| Dataset excerpts |

::::::::::

Background: an optimization exercise with open tools, aiming at small area. Do not read the settings as production practice. Only simulation tests tie the RTL to the original design; equivalence was not proved. No activity file was given, so power comes from the tool's default toggle rates.

==> inputs of cedar <==
==> flow/design.v <==
`default_nettype none
package dmaBusPkg;
  localparam int ADDR_W = 32;
  localparam int DATA_W = 32;
  typedef logic [ADDR_W-1:0] addr_t;
  typedef logic [DATA_W-1:0] data_t;
  typedef logic [1:0]        busSize_t;
  localparam busSize_t SIZE_HALF = 2'b01;
  localparam busSize_t SIZE_WORD = 2'b10;
  localparam int STEP_HALF = 2;
  localparam int STEP_WORD = 4;
endpackage
`default_nettype wire
`default_nettype none
package dmaCtrlPkg;
  localparam int NUM_CHANNELS = 4;
  typedef logic [15:0] dmaCtrl_t;
  localparam int CTRL_ENABLE   = 15;
  localparam int CTRL_IRQ      = 14;
  localparam int CTRL_WORD     = 10;   
  localparam int CTRL_REPEAT   = 9;
  localparam int CTRL_SRC_STEP = 7;    
  localparam int CTRL_DST_STEP = 5;    
  typedef enum logic [1:0] {
    STEP_INC        = 2'b00,
    STEP_DEC        = 2'b01,
    STEP_FIXED      = 2'b10,
    STEP_INC_RELOAD = 2'b11
  } stepMode_t;
  typedef logic [13:0] unitCount_t;   
  typedef enum logic [2:0] {
    OFF,
    IDLE,
    QUEUED,
    READ,
    WRITE,
    PREEMPTED
  } chanState_t;
endpackage
`default_nettype wire
`timescale 1ns/1ps
`default_nettype none
module dmaController (
  input  logic         clk,
  input  logic         rst_b,
  input  logic [63:0]  ctrl,
  input  logic [127:0] srcAddr,
  input  logic [127:0] dstAddr,
  input  logic [55:0]  unitCount,
  input  logic [3:0]   startReq,
  input  logic         memWait,
  input  logic [31:0]  rdata,
  output logic [31:0]  addr,
  output logic [31:0]  wdata,
  output logic [1:0]   size,
  output logic         wen,
  output logic         busActive,
  output logic [3:0]   irq,
  output logic [3:0]   disableDma
);
  localparam int N = 4;
  localparam logic [2:0] S_OFF  = 3'b000;
  localparam logic [2:0] S_IDLE = 3'b001;
  localparam logic [2:0] S_QUE  = 3'b010;
  localparam logic [2:0] S_PRE  = 3'b011;
  localparam logic [2:0] S_RD   = 3'b100;
  localparam logic [2:0] S_WR   = 3'b101;
  logic [2:0]  state [N];
  logic [N-1:0] enPrev;
  logic [31:0] curRegN [N];   
  logic [31:0] othReg [N];
  logic [13:0] cntReg [N];
  logic [13:0] doneReg [N];
  logic [31:0] dataReg;
  logic [N-1:0] actR, actW, act, claim, pre, en, start, load, unitDone, last, passEnd;
  for (genvar i = 0; i < N; i++) begin : gDec
    assign en[i]    = ctrl[16*i + 15];
    assign start[i] = startReq[i];
    assign actR[i]  = state[i][2] & ~state[i][0];
    assign actW[i]  = state[i][2] &  state[i][0];
    assign act[i]   = state[i][2];
    assign claim[i] = state[i][2] | state[i][1] | ((state[i] == S_IDLE) & start[i]);
    assign load[i]  = (state[i] == S_OFF) & en[i] & ~enPrev[i];
  end
  assign pre[0] = 1'b0;
  for (genvar i = 1; i < N; i++) begin : gPre
    assign pre[i] = pre[i-1] | claim[i-1];
  end
  assign busActive = |act;
  assign wen       = |actW;
  logic [15:0] cSel;
  logic [13:0] doneSel, cntSel, doneNext;
  logic [31:0] stepAmt, nextAddr;
  logic [1:0]  mode;
  logic        lastSel;
  always_comb begin
    addr    = '0;
    cSel    = '0;
    doneSel = '0;
    cntSel  = '0;
    for (int i = 0; i < N; i++) begin
      addr    = addr    | ({32{act[i]}} & ~curRegN[i]);
      cSel    = cSel    | ({16{act[i]}} & ctrl[16*i +: 16]);
      doneSel = doneSel | ({14{act[i]}} & doneReg[i]);
      cntSel  = cntSel  | ({14{act[i]}} & cntReg[i]);
    end
  end
  assign size     = cSel[10] ? 2'b10 : 2'b01;
  assign mode     = wen ? cSel[6:5] : cSel[8:7];
  assign stepAmt  = cSel[10] ? 32'd4 : 32'd2;
  assign nextAddr = (mode == 2'b01) ? addr - stepAmt : (mode == 2'b10) ? addr : addr + stepAmt;
  assign doneNext = doneSel + 1'b1;
  assign lastSel  = (doneNext == cntSel);
  assign wdata = {(!cSel[10] && addr[1]) ? dataReg[15:0] : dataReg[31:16], dataReg[15:0]};
  always_ff @(posedge clk) begin
    if (|actR && !memWait) dataReg <= rdata;
  end
  for (genvar i = 0; i < N; i++) begin : gChan
    logic [15:0] c;
    logic [2:0]  nxt;
    logic        canStart;
    assign c        = ctrl[16*i +: 16];
    assign canStart = ~busActive & ~pre[i];
    assign unitDone[i] = actW[i] & ~memWait;
    assign last[i]     = lastSel;
    assign passEnd[i]  = unitDone[i] & lastSel;
    always_comb begin
      nxt = state[i];
      case (state[i])
        S_OFF:  if (en[i] && !enPrev[i]) nxt = S_IDLE;
        S_IDLE: if (!en[i]) nxt = S_OFF;
                else if (start[i]) nxt = canStart ? S_RD : S_QUE;
        S_QUE:  if (start[i] && canStart) nxt = S_RD;
        S_RD:   if (!memWait) nxt = S_WR;
        S_WR:   if (!memWait) begin
                  if (lastSel) nxt = c[9] ? S_IDLE : S_OFF;
                  else         nxt = pre[i] ? S_PRE : S_RD;
                end
        S_PRE:  if (canStart) nxt = S_RD;
        default: nxt = S_OFF;
      endcase
    end
    always_ff @(posedge clk or negedge rst_b) begin
      if (!rst_b) begin
        state[i]      <= S_OFF;
        enPrev[i]     <= 1'b0;
        irq[i]        <= 1'b0;
        disableDma[i] <= 1'b0;
      end else begin
        state[i]      <= nxt;
        enPrev[i]     <= en[i];
        irq[i]        <= passEnd[i] & c[14];
        disableDma[i] <= passEnd[i] & ~c[9];
      end
    end
    always_ff @(posedge clk) begin
      if (load[i]) begin
        curRegN[i] <= ~srcAddr[32*i +: 32];
        othReg[i] <= dstAddr[32*i +: 32];
        cntReg[i] <= unitCount[14*i +: 14];
      end else if (act[i] && !memWait) begin
        curRegN[i] <= ~othReg[i];
        othReg[i] <= (passEnd[i] && c[9] && c[6:5] == 2'b11) ? dstAddr[32*i +: 32] : nextAddr;
      end
      if (load[i] || passEnd[i]) begin
        doneReg[i] <= '0;
      end else if (unitDone[i]) begin
        doneReg[i] <= doneNext;
      end
    end
  end
endmodule
`default_nettype wire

::::::::::

| Problem to work on |
In the records above, find each line with the word "busActive" and copy it.

| Answer space |
  output logic         busActive,
  assign busActive = |act;
    assign canStart = ~busActive & ~pre[i];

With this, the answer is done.